RFC 6854 updates RFC 5322 to allow the group construct to be used in the From field as well (among other things). A group can be empty, which is likely the only way you've ever seen the group syntax being used: undisclosed-recipients:;.
Section 1 of the RFC explicitly lists "no-reply" among the motivations for allowing the group construct in the From field:
The use cases for the "From:" field have evolved. There are numerous instances of automated systems that wish to send email but cannot handle replies, and a "From:" field with no usable addresses would be extremely useful for that purpose.
It provides the following example: From: Automated System:;
However, at the end of the same section, the RFC also says:
This document recommends against the general use of group syntax in these fields at this time
In section 3, the RFC clarifies that the group syntax in the From field is only for Limited Use.
Personally, I think this method should not be used – unless we're certain that all relevant clients display the originating domain in some other way (reconstructed from the Return-Path or a new header). Otherwise, this defeats all the efforts towards domain authentication (SPF, DKIM, and DMARC). Introducing an additional header field which causes clients to simply hide the reply button seems the much better approach to me.
The RFC comments on this aspect in section 5:
Some protocols attempt to validate the originator address by matching the "From:" address to a particular verified domain (for one such protocol, see the Author Domain Signing Practices (ADSP) document [RFC5617]). Such protocols will not be applicable to messages that lack an actual email address (whether real or fake) in the "From:" field. Local policy will determine how such messages are handled, and senders, therefore, need to be aware that using groups in the "From:" might adversely affect deliverability of the message.
What a failed opportunity…
It seems that Thunderbird shows a built-in warning message if From address is of form no-reply#example.com. (The message I noticed this with also had To with no-reply#example.com and my email address in Cc field only. I haven't tested if this is important.)
As far as I know, the form no-reply#example.com has not been defined in any RFC.
Update: It appears that this behavior has been implemented in this bug: https://bugzilla.mozilla.org/show_bug.cgi?id=1342809
and the actual implementation is a regex
/^(.*[._-])?(do[._-]?not|no)[._-]?reply([._-].*)?#/
If that matches, a confirmation prompt is displayed:
Reply Not Supported
The reply address ({ $email }) does not appear to be a monitored
address. Messages to this address will likely not be read by anyone.
[Reply Anyway] [Cancel]
This seems sensible enough for me and maybe other vendors could agree here.

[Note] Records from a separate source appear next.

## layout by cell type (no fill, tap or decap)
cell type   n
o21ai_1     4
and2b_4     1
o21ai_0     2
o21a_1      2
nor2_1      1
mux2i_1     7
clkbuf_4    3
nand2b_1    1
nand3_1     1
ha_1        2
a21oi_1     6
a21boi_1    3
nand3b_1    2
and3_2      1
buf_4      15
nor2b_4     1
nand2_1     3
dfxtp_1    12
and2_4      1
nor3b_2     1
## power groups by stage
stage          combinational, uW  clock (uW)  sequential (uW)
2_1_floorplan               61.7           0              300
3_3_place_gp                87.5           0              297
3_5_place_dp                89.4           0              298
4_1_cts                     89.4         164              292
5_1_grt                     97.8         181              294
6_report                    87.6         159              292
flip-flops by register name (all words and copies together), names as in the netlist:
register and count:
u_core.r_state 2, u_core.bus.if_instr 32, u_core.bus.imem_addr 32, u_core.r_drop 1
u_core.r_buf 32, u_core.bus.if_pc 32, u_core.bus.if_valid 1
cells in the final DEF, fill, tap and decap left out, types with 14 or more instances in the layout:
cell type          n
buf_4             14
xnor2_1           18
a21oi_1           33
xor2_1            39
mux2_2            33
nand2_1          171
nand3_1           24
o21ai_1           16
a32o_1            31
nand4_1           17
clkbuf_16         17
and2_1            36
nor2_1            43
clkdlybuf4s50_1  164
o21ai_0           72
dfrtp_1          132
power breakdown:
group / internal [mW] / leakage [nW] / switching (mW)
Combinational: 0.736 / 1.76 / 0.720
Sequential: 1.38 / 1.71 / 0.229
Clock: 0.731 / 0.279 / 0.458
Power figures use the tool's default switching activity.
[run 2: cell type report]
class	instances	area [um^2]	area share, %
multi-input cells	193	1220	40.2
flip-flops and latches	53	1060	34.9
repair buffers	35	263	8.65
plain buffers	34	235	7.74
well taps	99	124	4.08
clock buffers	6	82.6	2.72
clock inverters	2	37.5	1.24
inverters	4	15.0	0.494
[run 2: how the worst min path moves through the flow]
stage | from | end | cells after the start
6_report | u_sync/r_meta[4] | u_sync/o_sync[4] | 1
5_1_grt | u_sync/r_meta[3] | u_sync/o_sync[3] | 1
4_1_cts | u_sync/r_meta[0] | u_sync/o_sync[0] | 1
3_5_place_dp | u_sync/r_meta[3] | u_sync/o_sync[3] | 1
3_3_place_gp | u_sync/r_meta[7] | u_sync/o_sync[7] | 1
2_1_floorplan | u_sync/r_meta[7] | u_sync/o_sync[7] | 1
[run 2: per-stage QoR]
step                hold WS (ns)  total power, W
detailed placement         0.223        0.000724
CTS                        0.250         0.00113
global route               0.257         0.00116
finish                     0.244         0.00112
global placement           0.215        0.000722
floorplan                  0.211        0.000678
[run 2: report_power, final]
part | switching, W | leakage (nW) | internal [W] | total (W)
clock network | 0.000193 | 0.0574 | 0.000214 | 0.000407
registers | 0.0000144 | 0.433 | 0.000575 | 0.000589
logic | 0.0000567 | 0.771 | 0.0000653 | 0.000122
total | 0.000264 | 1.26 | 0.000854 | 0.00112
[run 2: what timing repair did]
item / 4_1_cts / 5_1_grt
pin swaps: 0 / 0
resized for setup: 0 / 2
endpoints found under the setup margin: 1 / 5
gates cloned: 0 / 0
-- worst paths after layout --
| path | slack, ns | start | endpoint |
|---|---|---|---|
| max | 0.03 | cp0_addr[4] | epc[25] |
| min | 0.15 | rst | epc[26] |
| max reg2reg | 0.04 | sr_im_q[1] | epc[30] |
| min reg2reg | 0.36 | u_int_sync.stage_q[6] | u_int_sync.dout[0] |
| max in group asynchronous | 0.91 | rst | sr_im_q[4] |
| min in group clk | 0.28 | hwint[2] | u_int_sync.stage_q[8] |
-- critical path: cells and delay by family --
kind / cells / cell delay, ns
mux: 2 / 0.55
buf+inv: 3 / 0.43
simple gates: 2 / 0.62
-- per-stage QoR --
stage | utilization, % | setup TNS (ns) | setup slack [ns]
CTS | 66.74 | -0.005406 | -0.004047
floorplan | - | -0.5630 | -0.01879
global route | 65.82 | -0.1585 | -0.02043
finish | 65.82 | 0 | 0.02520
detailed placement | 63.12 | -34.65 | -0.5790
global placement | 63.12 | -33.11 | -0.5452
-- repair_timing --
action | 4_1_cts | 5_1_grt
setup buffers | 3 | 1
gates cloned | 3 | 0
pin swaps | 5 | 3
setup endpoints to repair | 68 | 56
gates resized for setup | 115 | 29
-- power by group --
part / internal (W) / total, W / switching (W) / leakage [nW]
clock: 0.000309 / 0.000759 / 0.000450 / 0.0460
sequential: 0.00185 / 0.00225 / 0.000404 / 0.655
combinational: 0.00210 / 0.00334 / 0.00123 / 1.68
### config.mk
export PLATFORM = sky130hd
export DESIGN_NAME = bus_arbiter
export DESIGN_NICKNAME = d
export VERILOG_FILES = /design/src/rtl/serial_bus_pkg.sv /design/src/rtl/split_timer.sv /design/src/rtl/bus_arbiter.sv
export SDC_FILE = /design/constraint.sdc
export NUM_CORES = 1
export LEC_CHECK = 0
export BUFFER_PORTS_ARGS = -buffer_cell sky130_fd_sc_hd__buf_2
export CELL_PAD_IN_SITES_DETAIL_PLACEMENT = 1
export CELL_PAD_IN_SITES_GLOBAL_PLACEMENT = 1
export CORE_UTILIZATION = 39
export CTS_CLUSTER_SIZE = 30
export DETAILED_ROUTE_END_ITERATION = 8
export MAX_ROUTING_LAYER = met4
export PLACE_DENSITY = 0.73
export SYNTH_ARGS = -nofsm -noshare
export SYNTH_HDL_FRONTEND = slang
export SYNTH_HIERARCHICAL = 1
export SYNTH_SLANG_ARGS = --single-unit
### constraint.sdc
create_clock -name clock -period 1.98 [get_ports clock]
set_clock_uncertainty 0.15 [all_clocks]
set_input_delay 0.099 -clock clock [delete_from_list [all_inputs] [get_ports clock]]
set_output_delay 0.099 -clock clock [all_outputs]
set_load 0.02 [all_outputs]
### src/rtl/serial_bus_pkg.sv
// Shared types for the two-master split-capable bus arbiter: FSM states,
// master IDs and the default split timeout.
package serial_bus_pkg;

  localparam int SPLIT_TIMEOUT_DEFAULT = 1000;

  typedef enum logic [1:0] {
    IDLE   = 2'd0,
    GNT_M1 = 2'd1,
    GNT_M2 = 2'd2
  } arb_state_t;

  typedef enum logic {
    M1 = 1'b0,
    M2 = 1'b1
  } master_id_t;

endpackage

### src/rtl/split_timer.sv
// Parked-master watchdog: counts while enabled, restarts on clear, and flags
// the cycle on which the last allowed count has been reached.
module split_timer
  import serial_bus_pkg::*;
#(
  parameter int LIMIT = SPLIT_TIMEOUT_DEFAULT
) (
  input  logic clock,
  input  logic rst,
  input  logic clear,
  input  logic enable,
  output logic expire
);

  localparam int CW = $clog2(LIMIT + 1);
  localparam logic [CW-1:0] LAST = CW'(LIMIT - 1);
  localparam logic [CW-1:0] MAX  = CW'(LIMIT);

  logic [CW-1:0] count;

  // Saturates at LIMIT so the count never wraps if enable lingers.
  always_ff @(posedge clock or negedge rst) begin
    if (!rst) begin
      count <= '0;
    end else if (clear) begin
      count <= '0;
    end else if (enable && count != MAX) begin
      count <= count + CW'(1);
    end
  end

  assign expire = enable && !clear && (count == LAST);

endmodule

### src/rtl/bus_arbiter.sv
// Non-preemptive two-master bus arbiter with split-transaction parking,
// resume priority for the released master and a timeout-forced release.
module bus_arbiter
  import serial_bus_pkg::*;
#(
  parameter int SPLIT_TIMEOUT = SPLIT_TIMEOUT_DEFAULT
) (
  input  logic       clock,
  input  logic       rst,
  input  logic       m1_req,
  input  logic       m2_req,
  input  logic       split,
  input  logic       split_done,
  output logic       m1_grant,
  output logic       m2_grant,
  output logic       bus_busy,
  output logic       split_pending,
  output logic       split_owner,
  output logic       split_abort,
  output arb_state_t dbg_state
);

  // Bus protocol: a master holds req high for its whole transaction and
  // drops it to release; grant is registered and only changes on clock edges.

  arb_state_t state, next_state;
  master_id_t owner_q, resume_id;
  logic       resume_valid;
  logic       arb_en;
  logic       owning, pend_survives, take_split, done_hit, timeout_hit, expire;
  logic       elig_m1, elig_m2;
  master_id_t cur_owner;

  assign owning        = (state == GNT_M1) || (state == GNT_M2);
  assign cur_owner     = (state == GNT_M2) ? M2 : M1;
  assign pend_survives = split_pending && !split_done;
  assign take_split    = split && owning && !pend_survives;
  assign done_hit      = split_done && split_pending;
  assign timeout_hit   = expire && !split_done;
  assign elig_m1       = m1_req && !(split_pending && owner_q == M1);
  assign elig_m2       = m2_req && !(split_pending && owner_q == M2);

  split_timer #(.LIMIT(SPLIT_TIMEOUT)) u_split_timer (
    .clock  (clock),
    .rst    (rst),
    .clear  (take_split),
    .enable (split_pending),
    .expire (expire)
  );

  always_comb begin
    next_state = state;
    case (state)
      IDLE: begin
        if (arb_en) begin
          if (elig_m2 && (!elig_m1 || (resume_valid && resume_id == M2))) begin
            next_state = GNT_M2;
          end else if (elig_m1) begin
            next_state = GNT_M1;
          end
        end
      end
      GNT_M1:  if (take_split || !m1_req) next_state = IDLE;
      GNT_M2:  if (take_split || !m2_req) next_state = IDLE;
      default: next_state = IDLE;
    endcase
  end

  // arb_en holds off arbitration for the first edge after reset release so
  // the first grant is at least a full cycle away from rst deasserting.
  always_ff @(posedge clock or negedge rst) begin
    if (!rst) begin
      state         <= IDLE;
      arb_en        <= 1'b0;
      m1_grant      <= 1'b0;
      m2_grant      <= 1'b0;
      bus_busy      <= 1'b0;
      split_pending <= 1'b0;
      owner_q       <= M1;
      split_abort   <= 1'b0;
      resume_valid  <= 1'b0;
      resume_id     <= M1;
    end else begin
      arb_en      <= 1'b1;
      state       <= next_state;
      m1_grant    <= (next_state == GNT_M1);
      m2_grant    <= (next_state == GNT_M2);
      bus_busy    <= (next_state != IDLE);
      split_abort <= timeout_hit;

      if (take_split) begin
        split_pending <= 1'b1;
        owner_q       <= cur_owner;
      end else if (split_done || timeout_hit) begin
        split_pending <= 1'b0;
      end

      // A master released by split_done gets one shot at top priority.
      if (done_hit) begin
        resume_valid <= 1'b1;
        resume_id    <= owner_q;
      end else if (state == IDLE && next_state != IDLE) begin
        resume_valid <= 1'b0;
      end
    end
  end

  assign split_owner = owner_q;
  assign dbg_state   = state;

endmodule

Word level (Yosys, flattened, before mapping)

Index checks and enable logic that the tools add are counted.

Input port bits: 6
Flip-flop bits (word level): 21
Logic and storage cells: 65

Bitwise operators: 1
Reductions and logical operators: 33
Muxes and demuxes: 13
Eq/ne operators: 6
Add/subtract/negate cells: 1

Operator list:

| operator                                                              | number |
|---|---|
| 10-bit 2-to-1 mux                                                     | 2 |
| 1-bit logical AND                                                     | 15 |
| 10-bit by 1-bit adder with 10-bit output, second input constant       | 1 |
| 10-bit equality test, second input constant                           | 1 |
| 2-bit 2-to-1 mux                                                      | 5 |
| 10-bit inequality test, second input constant                         | 1 |
| 1-bit logical NOT                                                     | 8 |
| 2-bit nonzero test                                                    | 4 |
| 2-bit case mux with 3 select lines                                    | 1 |
| 1-bit logical OR                                                      | 5 |
| 1-bit 2-to-1 mux                                                      | 5 |
| 2-bit by 1-bit equality test with 1-bit output, second input constant | 2 |
| 2-bit equality test, second input constant                            | 2 |
| 2-bit logical NOT                                                     | 1 |
| 1-bit inverter                                                        | 1 |

Depth between registers and ports, before layout

Word-level depth: 14
Gate-level depth with buffers: 9

Cells and area by module

Netlist, hierarchy kept.

By module, submodules not included:

| module      | seq. area each (µm²) | times used | area an instance (µm²) | cells an instance |
|---|---|---|---|---|
| split_timer | 250.2                | 1          | 594.3                  | 65 |
| bus_arbiter | 275.3                | 1          | 586.8                  | 56 |

Worst setup path after synthesis

OpenSTA, ideal clock, no wires.

Path type: register to register
From: register state[0], in the netlist dbg_state[0]
To: register bus_busy
Path buffers: 0
Data arrival time: 1730 ps
Path slack: -32 ps
Stages on the path, launching flop included: 7
Period minus slack after synthesis: 2012 ps
Cell sequence: dfrtp_1 inv_1 ha_1 a22o_1 o21a_1 o211a_1 or3b_1

Longest elaborated chain between the ends: 8

RTL lines:

| element                                                                                      | RTL line                             | text |
|---|---|---|
| start, declared                                                                              | bus_arbiter.sv:26                    | `arb_state_t state, next_state;` |
| start signal, assigned                                                                       | bus_arbiter.sv:85                    | `state <= next_state;` |
| 2-bit by 1-bit equality test with 1-bit output / 2-bit equality test (equally long branches) | bus_arbiter.sv:34, bus_arbiter.sv:53 |  |
| 1-bit logical OR                                                                             | bus_arbiter.sv:34                    | `assign owning = (state == GNT_M1) \|\| (state == GNT_M2);` |
| 1-bit logical AND (2 in series)                                                              | bus_arbiter.sv:37                    | `assign take_split = split && owning && !pend_survives;` |
| 1-bit logical OR (on tied branches)                                                          | bus_arbiter.sv:64, bus_arbiter.sv:63 |  |
| 2-bit 2-to-1 mux (on tied branches)                                                          | bus_arbiter.sv:64, bus_arbiter.sv:63 |  |
| 2-bit case mux with 3 select lines (*)                                                       | bus_arbiter.sv:53                    | `case (state)` |
| 2-bit nonzero test (*)                                                                       | bus_arbiter.sv:88                    | `bus_busy <= (next_state != IDLE);` |
| end signal, assigned                                                                         | bus_arbiter.sv:88                    |  |
| end, declared                                                                                | bus_arbiter.sv:16                    | `output logic bus_busy,` |

Mark *: on every way between the ends. The rest lies on a longest branch, timed or not.
A chain may end at the register's enable or synchronous reset.

Worst setup path after layout

Ends and elaborated chain as after synthesis.

==> results.md <==
- The flow ran to the end, and the final reports show no timing, DRC or antenna violations.
- The number of clock sinks seen by CTS is 21.
- For this configuration, the core starts out at a cell density of 42.1%.
- The cell area after technology mapping is 0.00118 mm².
- The fraction of synthesized area in multiplexers is 1.91%.
- The HPWL after detailed placement is 2070 µm.
- The first detailed-routing pass took 4 iterations.
- The pin count of the biggest net entering global routing is 22.
- The placed cell count is 168.
- In this run, synthesis inferred 0 flip-flops with an integrated enable.
- The data arrival at the endpoint of the critical path is 1990 ps.
- The maximum clock frequency is ~510 MHz.
- The sequential fraction of the synthesis area is between 40% and 50%.
- In the layout the commonest cells are dfrtp_1, nand2_1, buf_2.
- Port buffering added 13 buffers.
- The final routed wire length divided by cell count is 16.0 µm.
- The total global routing track utilization is 19.4%.
- The full die area is 0.00325 mm².
- The via count of the first global-routing pass is 1059.
- The most critical setup path has its endpoint at bus_busy$_DFF_PN0_.
- For this block, the initial DRC count from the detailed router was 4.
- Counting distinct cell types in the post-synthesis netlist gives 39.
- The non-filler instance count after layout is roughly 180.
- Of the total synthesized cell area, the portion taken by XOR and XNOR cells is 1.48%.
- The routed layout has 1011 vias.
- After synthesis the netlist holds a flip-flop and latch count of 21.
- During I/O placement, the number of pins put on the boundary was 14.
- At the placement stage, the worst setup path has a slack of 9.46 ps.
- After technology mapping, the gate count stands at approximately 120.
- The via count normalized by instance count is 5.71.
- The maximum ir drop on the vdd rail is 0.548 mV.
- The global route total overflow is 0.
- The commonest non-fill, non-tap cell in the layout is dfrtp_1.
- After clock tree synthesis, the clock-pin slew on the worst setup and hold paths is 120 ps.
- The time the worst path needs with I/O delays and setup is slightly below 2000 ps.
- The first global-routing pass estimated 4700 µm of wire.
- The number of cells on the worst hold path is 4.
- The post-route antenna net violation count is 0.
- Compared with the post-synthesis result, the final layout area differs by 19.8%.
- Setup violations remaining at the end of the flow were counted as 0.
- Cells with a size suffix above 1 make up 28.8% of the layout.
- The kind of end point of the critical path is a flop.
- The synthesized netlist net count is 133.
- The capture instance of the worst register-to-register path is bus_busy$_DFF_PN0_.
- The leakage power is roughly 0.66 nW.
- At the end of the flow, the number of nets in the layout was between 150 and 200.
- The initialized floorplan defines 19 standard-cell rows.
- The number of failing hold endpoints at the final stage is 0.
- The main combinational cell family by area after synthesis is simple AND/OR/NAND/NOR gates.
- The share of async-settable or async-resettable flops after synthesis is 100%.
- Among all flip-flop cells after synthesis, the most frequent one is dfrtp_1.
- In this run the register-to-register setup slack is 30 ps.
- For the worst setup path, the data required time is 2020 ps.
- The number of levels in the clock H-tree is 1.
- In this run the critical register-to-register path is launched from dbg_state[0]$_DFF_PN0_.
- After Yosys synthesis, and, or, nand and nor cells account for a little under a quarter of the synthesized area.
- The part of the cycle the worst path needs is 98.5%.
- The die is 57.0 µm wide.
- The critical path is of the flop to flop type.
- The path depth of the worst reg2reg path is 6.
- The post-synthesis share of cell area spent on full adders, half adders and majority gates is 6.36%.
- The total area inside the core boundary comes to between 0.002 and 0.003 mm².
- TritonCTS built the clock tree.
- The number of diodes is 0.
- The congestion estimate from routability-driven global placement came to 0.771.
- The worst path meets setup with 30.4 ps of slack.
- The post-synthesis compound-gate area fraction is a little under a fifth.
- The max-slew violation count came to 0.
- The clock root buffer is clkbuf_4.
- The number of clock buffers added by TritonCTS is 3.
- For this run, design rule violations remaining after detail routing come to 0.
- Yosys printed 6 warnings.
- The critical path starts at dbg_state[0]$_DFF_PN0_.
- Power spread over the standard cell area amounts to between 1000 and 1500 mW/mm².
- The vertical extent of the die is between 50 and 60 µm.
- The sum of routed wire length over all layers is around 2800 µm.
- The maximum buffer depth of the clock tree is 2.
- The class of the tightest hold or removal check is primary input to flop.
- Clock latency on the worst-skew pair, taken at its later pin, is 300 ps.
- STA classifies the critical path startpoint as a flop.
- In this run the mean area of a mapped cell was 9.76 µm².
- Of all nets on the critical path, the largest fanout is 3.
- The max-cap check violation count is 0.
- The initial antenna violation count is 0.
## what timing repair did
item                       in CTS  in global routing
hold buffers                    2                  0
hold endpoints to repair       23                  0
pin swaps                       0                  3
setup endpoints to repair       1                  8
buffers inserted                1                  2
resized for setup               0                  8
## layout make-up
cell class	instances	area, µm²
inverters	9	33.8
well taps	31	38.8
fillers	344	1390
multi-input cells	89	643
flip-flops and latches	21	528
clock buffers	4	26.3
repair buffers	23	145
## layer usage
| layer | up-vias | track usage (%) | part of all wire (%) |
|---|---|---|---|
| met5 | - | - | 0 |
| met4 | 0 | 7.32 | 1.2 |
| met3 | 4 | 2.04 | 2.0 |
| met2 | 12 | 34.3 | 52 |
| met1 | 500 | 22.5 | 44 |
| li1 | 495 | - | - |
## sequential cells by signal (all words and copies together) (netlist names)
register	count
resume_valid	1
dbg_state	2
u_split_timer/count	10
m2_grant	1
split_owner	1
resume_id	1
split_pending	1
m1_grant	1
split_abort	1
arb_en	1
bus_busy	1
## worst min path at each step
stage           from                                  to  slack [ps]
2_1_floorplan    rst                    arb_en$_DFF_PN0_        -350
6_report       split           split_pending$_DFFE_PN0P_          90
5_1_grt        split           split_pending$_DFFE_PN0P_         130
3_3_place_gp     rst  u_split_timer/count[2]$_DFFE_PN0P_         -60
4_1_cts        split           split_pending$_DFFE_PN0P_          60
3_5_place_dp     rst  u_split_timer/count[1]$_DFFE_PN0P_         -60
## Yosys cell counts, types with 2 or more instances
cell       number  share of area, %
o2111ai_1       3               2.2
nand4_2         2               2.1
or3_1           4               2.1
nand3_1         3               1.3
or4_1           4               2.5
nand4_1         3               1.6
nor2_1          3              0.95
and2b_2         2               1.5
mux2_2          2               1.9
a21oi_1         6               2.5
inv_1           9               2.9
o21ai_0         8               3.4
xor2_1          2               1.5
nor3_1          2              0.85
nand2_1        14               4.4
a31oi_1         2               1.1
dfrtp_1        21                44
ha_1            6               6.4
nand2b_1        3               1.6
o31ai_1         3               1.9
## where the power goes
part           switching, mW  internal, mW
clock network          0.133        0.0784
registers              0.118         0.544
logic                  0.444         0.356
## cell families after synthesis
kind of cell | count (synthesis)
muxes | 2
DFF | 21
and+or+nand+nor | 47
other | 1
AOI/OAI and AO/OA | 31
xor gates and xnor gates | 2
adders and majority gates | 6
buffers and inverters | 11
## critical path: stages, from the launching register on
cell and delay, ps:
dfrtp_2 430, buf_4 140, ha_1 180, a22o_1 190
o21a_1 140, o211a_1 230, or3b_1 380
## per-stage QoR
step | power [mW] | util (%) | instance area (µm²) | hold WS (ps) | TNS [ps]
6_report | 1.67 | 50.4 | 1420 | 94.3 | 0
3_5_place_dp | 1.39 | 46.8 | 1310 | -55.9 | 0
5_1_grt | 1.81 | 50.4 | 1420 | 130 | -53.9
3_3_place_gp | 1.36 | 46.8 | 1310 | -61.3 | 0
2_1_floorplan | 1.15 | - | 1180 | -347 | 0
4_1_cts | 1.61 | 48.8 | 1370 | 60.8 | 0
Note: power is estimated with default switching activity, not from simulation.
===== config.mk =====
export PLATFORM = sky130hd
export DESIGN_NAME = pixel_fetch
export DESIGN_NICKNAME = d
export VERILOG_FILES = /design/src/rtl/pixel_fetch.sv
export SDC_FILE = /design/constraint.sdc
export NUM_CORES = 1
export LEC_CHECK = 0
export ABC_CLOCK_PERIOD_IN_PS = 17070
export BUFFER_PORTS_ARGS = -buffer_cell sky130_fd_sc_hd__buf_2
export CAP_MARGIN = 20
export CORE_AREA = 4 4 211 213
export CTS_CLUSTER_SIZE = 24
export DETAILED_ROUTE_END_ITERATION = 8
export DIE_AREA = 0 0 215 217
export PLACE_DENSITY = 0.52
export RECOVER_POWER = 25
export SLEW_MARGIN = 20
export SYNTH_ARGS = -nofsm -noshare
export SYNTH_HDL_FRONTEND = slang
export SYNTH_SLANG_ARGS = --single-unit

===== constraint.sdc =====
create_clock -name clk -period 17.07 [get_ports clk]
set_clock_uncertainty 0.2 [all_clocks]
set_input_delay 0.8535 -clock clk [delete_from_list [all_inputs] [get_ports clk]]
set_output_delay 0.8535 -clock clk [all_outputs]
set_load 0.01 [all_outputs]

Note that this causes all the following to show the warning before allowing a reply:
service-name-no-reply#example.com
donot-reply#example.com
noreply.xyz#example.com
no-reply-userid#example.com
Unfortunately, it doesn't match
no-reply+eventid#example.com
so you have to use something like
no-reply-productname+eventid#example.com
if you want to encode extra information in the tag part.
Update: Note that none of this is specified in any RFC related to email so this is about what works in practice instead of in theory.